_Task prompt_
Beneath this task is a listing. Count its lines that contain "opcode" and answer with the number only.

- Opening Delimiter -

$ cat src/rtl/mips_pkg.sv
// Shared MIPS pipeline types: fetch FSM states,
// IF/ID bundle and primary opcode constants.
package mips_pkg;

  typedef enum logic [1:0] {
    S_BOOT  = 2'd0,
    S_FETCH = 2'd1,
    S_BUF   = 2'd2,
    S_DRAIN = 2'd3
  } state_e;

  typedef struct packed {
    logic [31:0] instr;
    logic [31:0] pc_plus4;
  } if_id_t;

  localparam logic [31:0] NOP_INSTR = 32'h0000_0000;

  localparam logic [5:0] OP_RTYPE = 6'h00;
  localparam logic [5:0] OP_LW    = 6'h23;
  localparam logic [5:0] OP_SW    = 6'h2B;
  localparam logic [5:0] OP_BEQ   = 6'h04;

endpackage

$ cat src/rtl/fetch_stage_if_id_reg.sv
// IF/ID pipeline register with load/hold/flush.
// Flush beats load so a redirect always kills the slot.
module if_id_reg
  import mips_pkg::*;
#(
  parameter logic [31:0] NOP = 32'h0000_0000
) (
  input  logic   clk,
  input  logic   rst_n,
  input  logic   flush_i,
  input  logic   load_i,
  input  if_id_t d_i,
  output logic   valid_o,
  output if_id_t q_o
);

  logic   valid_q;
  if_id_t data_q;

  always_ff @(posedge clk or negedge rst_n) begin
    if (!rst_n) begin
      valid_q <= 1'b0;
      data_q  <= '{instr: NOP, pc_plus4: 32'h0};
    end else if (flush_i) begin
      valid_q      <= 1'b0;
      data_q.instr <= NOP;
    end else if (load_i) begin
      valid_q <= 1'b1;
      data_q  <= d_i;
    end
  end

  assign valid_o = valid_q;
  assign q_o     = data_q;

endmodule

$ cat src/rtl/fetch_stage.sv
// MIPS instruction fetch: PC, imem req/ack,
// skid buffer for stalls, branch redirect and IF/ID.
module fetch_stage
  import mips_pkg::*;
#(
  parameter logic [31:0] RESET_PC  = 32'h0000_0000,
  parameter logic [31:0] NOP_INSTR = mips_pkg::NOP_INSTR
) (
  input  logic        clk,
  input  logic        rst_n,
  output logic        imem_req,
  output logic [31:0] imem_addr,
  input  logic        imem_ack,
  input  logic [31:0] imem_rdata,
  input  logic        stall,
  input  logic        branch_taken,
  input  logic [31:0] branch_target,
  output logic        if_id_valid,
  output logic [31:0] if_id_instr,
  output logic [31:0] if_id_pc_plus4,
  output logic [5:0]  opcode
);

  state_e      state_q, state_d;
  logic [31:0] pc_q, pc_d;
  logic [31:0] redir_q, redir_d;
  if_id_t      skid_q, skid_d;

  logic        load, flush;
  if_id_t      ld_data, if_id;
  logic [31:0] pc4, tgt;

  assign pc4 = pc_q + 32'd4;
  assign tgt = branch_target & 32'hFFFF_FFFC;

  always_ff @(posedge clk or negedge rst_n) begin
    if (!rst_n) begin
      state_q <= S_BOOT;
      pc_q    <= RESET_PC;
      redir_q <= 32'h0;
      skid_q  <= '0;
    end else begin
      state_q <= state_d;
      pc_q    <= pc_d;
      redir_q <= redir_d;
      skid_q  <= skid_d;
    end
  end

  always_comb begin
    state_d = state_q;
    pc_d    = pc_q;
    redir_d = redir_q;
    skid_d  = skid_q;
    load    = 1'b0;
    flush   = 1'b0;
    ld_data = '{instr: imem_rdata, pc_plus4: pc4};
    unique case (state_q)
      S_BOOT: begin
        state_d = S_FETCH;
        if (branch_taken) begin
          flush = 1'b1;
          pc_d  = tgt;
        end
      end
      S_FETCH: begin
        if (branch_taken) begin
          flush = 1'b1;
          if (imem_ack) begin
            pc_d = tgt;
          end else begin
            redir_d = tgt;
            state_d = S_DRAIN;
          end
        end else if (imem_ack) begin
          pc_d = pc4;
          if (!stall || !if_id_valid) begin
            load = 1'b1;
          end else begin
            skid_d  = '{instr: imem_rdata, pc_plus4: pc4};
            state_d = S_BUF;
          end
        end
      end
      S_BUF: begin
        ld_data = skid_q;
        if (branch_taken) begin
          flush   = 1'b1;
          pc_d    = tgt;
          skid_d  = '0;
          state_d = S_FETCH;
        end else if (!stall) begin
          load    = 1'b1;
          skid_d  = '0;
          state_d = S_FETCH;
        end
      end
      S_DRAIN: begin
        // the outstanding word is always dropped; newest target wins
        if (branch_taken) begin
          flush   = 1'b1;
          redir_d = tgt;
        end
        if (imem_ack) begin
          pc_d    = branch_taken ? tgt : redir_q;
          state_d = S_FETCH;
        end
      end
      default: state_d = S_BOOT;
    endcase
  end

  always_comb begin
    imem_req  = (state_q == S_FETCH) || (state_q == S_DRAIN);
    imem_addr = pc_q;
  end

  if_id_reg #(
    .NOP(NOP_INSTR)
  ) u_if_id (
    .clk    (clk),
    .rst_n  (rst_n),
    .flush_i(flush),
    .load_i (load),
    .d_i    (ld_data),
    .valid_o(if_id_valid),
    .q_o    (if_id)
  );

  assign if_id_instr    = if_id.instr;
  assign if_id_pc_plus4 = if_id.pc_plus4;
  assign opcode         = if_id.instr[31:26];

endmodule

- Closing Delimiter -

_Worked solution_
3